___ Data for the task
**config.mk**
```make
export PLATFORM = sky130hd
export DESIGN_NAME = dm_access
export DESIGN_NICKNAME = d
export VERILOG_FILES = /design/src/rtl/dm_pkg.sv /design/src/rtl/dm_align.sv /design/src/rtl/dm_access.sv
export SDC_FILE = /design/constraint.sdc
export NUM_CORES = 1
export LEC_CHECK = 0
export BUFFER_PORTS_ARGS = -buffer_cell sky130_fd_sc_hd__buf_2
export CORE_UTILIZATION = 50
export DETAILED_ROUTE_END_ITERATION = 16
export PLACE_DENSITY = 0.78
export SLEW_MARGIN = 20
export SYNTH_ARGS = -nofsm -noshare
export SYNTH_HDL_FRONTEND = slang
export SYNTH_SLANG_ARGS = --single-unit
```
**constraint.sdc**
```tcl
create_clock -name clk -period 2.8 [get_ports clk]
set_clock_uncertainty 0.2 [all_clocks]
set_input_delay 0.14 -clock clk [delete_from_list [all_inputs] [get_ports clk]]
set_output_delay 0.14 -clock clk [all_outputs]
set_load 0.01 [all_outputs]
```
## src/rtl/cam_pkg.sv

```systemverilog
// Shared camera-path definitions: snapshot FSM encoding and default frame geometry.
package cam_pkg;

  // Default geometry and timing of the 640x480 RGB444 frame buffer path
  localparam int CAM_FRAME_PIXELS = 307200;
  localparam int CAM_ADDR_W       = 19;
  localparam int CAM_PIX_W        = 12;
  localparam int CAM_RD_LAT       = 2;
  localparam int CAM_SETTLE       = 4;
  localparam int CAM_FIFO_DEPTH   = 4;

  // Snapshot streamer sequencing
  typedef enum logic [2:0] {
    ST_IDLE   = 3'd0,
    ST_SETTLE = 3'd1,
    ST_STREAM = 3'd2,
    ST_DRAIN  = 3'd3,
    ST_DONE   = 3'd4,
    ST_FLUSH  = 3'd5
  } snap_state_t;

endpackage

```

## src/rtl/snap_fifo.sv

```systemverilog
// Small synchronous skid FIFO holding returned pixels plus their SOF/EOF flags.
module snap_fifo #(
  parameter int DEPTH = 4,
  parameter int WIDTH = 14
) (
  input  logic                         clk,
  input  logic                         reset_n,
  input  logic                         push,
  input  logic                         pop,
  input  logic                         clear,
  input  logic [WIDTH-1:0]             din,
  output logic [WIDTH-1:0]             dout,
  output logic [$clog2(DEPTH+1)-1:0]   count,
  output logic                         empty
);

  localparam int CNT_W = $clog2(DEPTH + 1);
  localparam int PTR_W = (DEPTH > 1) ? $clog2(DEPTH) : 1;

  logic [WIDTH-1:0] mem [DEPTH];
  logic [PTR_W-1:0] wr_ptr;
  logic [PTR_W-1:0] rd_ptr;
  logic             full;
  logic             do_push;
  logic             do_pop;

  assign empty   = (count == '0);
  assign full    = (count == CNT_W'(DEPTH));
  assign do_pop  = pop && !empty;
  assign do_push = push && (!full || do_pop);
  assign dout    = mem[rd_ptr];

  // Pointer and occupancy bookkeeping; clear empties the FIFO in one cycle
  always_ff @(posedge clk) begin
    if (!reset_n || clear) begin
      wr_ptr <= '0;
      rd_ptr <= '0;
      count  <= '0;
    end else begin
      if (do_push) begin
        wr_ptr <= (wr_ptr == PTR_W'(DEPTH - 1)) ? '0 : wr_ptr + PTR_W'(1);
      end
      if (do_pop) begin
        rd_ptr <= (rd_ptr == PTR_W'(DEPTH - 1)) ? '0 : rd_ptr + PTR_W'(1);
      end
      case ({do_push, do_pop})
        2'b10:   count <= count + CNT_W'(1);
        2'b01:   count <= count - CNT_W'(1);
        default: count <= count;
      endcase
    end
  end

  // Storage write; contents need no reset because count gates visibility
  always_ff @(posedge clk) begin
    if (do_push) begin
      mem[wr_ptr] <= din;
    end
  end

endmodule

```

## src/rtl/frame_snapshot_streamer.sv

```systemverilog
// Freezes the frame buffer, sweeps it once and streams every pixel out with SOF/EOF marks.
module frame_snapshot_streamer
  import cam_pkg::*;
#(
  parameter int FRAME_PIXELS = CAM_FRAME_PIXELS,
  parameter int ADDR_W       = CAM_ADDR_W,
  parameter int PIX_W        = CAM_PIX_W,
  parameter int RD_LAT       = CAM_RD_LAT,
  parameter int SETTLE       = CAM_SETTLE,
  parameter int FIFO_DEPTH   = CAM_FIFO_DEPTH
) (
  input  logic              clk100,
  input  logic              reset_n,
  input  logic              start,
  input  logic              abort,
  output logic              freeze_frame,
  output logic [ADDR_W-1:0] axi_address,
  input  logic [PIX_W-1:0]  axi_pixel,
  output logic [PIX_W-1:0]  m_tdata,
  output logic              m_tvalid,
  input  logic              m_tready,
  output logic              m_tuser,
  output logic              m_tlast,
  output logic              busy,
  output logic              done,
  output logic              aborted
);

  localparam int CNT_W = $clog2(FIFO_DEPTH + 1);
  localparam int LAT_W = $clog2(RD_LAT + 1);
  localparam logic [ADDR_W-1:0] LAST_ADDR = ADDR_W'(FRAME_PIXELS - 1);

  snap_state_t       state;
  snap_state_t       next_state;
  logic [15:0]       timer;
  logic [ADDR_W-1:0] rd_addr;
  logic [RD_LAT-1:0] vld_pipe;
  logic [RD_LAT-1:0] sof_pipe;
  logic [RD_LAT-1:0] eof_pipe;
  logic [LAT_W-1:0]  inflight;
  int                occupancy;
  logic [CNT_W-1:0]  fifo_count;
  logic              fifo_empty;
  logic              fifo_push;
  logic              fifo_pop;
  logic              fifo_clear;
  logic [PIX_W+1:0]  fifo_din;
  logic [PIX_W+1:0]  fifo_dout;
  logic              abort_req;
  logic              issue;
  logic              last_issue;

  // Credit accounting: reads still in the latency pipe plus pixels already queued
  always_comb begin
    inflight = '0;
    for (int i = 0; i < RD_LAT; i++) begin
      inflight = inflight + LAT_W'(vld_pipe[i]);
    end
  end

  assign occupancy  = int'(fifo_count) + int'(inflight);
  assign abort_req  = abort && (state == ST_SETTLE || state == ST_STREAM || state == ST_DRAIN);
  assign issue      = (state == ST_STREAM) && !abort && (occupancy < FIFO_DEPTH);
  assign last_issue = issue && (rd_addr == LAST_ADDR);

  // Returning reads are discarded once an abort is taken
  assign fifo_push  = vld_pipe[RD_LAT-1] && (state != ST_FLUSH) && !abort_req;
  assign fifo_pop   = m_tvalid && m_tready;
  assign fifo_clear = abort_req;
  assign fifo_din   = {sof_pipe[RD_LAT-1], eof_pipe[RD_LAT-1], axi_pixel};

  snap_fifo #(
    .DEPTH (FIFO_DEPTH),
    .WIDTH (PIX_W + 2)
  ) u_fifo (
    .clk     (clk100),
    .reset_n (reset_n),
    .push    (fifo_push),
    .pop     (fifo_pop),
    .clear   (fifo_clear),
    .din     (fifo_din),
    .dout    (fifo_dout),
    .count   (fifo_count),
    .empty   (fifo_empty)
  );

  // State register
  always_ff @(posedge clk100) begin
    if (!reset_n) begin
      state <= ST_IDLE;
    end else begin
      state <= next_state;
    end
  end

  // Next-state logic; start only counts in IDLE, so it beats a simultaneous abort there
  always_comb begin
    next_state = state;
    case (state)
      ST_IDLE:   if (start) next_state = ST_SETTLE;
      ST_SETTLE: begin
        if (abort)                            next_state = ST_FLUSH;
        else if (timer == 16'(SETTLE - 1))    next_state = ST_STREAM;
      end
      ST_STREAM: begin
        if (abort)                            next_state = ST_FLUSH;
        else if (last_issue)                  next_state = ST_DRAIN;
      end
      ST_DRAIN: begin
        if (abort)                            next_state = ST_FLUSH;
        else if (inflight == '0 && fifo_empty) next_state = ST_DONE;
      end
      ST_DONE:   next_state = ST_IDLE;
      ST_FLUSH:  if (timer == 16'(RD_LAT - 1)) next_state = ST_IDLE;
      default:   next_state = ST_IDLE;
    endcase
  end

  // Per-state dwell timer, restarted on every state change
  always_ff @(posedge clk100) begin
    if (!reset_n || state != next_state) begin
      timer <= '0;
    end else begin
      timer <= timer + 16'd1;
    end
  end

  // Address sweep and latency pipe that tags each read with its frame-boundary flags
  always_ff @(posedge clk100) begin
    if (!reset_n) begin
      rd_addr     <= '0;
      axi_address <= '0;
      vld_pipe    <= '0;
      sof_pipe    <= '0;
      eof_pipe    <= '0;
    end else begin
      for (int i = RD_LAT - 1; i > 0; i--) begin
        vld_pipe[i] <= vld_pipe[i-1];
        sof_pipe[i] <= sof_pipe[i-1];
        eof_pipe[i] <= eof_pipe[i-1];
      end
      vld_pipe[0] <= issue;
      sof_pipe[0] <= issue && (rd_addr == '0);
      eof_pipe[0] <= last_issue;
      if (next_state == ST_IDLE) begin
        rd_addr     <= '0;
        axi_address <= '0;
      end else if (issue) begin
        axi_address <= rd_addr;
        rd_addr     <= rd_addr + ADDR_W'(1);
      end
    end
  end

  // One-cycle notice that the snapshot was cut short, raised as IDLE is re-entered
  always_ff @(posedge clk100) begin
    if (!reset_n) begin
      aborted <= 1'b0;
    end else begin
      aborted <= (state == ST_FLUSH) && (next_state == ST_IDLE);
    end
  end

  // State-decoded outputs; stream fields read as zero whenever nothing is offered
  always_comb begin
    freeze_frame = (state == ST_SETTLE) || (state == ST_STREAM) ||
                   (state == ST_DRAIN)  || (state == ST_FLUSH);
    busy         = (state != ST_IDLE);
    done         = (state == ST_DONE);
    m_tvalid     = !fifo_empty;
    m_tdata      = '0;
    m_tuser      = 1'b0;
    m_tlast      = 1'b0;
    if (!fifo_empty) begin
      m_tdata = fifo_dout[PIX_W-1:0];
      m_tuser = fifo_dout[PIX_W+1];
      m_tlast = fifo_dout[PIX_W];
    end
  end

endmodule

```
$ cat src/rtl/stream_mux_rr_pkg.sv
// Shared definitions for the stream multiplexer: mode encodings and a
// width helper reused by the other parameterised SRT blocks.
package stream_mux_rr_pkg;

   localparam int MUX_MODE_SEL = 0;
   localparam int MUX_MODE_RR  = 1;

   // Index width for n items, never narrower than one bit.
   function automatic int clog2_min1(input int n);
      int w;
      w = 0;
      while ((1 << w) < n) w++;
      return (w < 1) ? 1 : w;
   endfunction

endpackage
______
**Work required:** Say how many lines of the material hold the string "occupancy", giving the number alone.

**Output for this task:** 4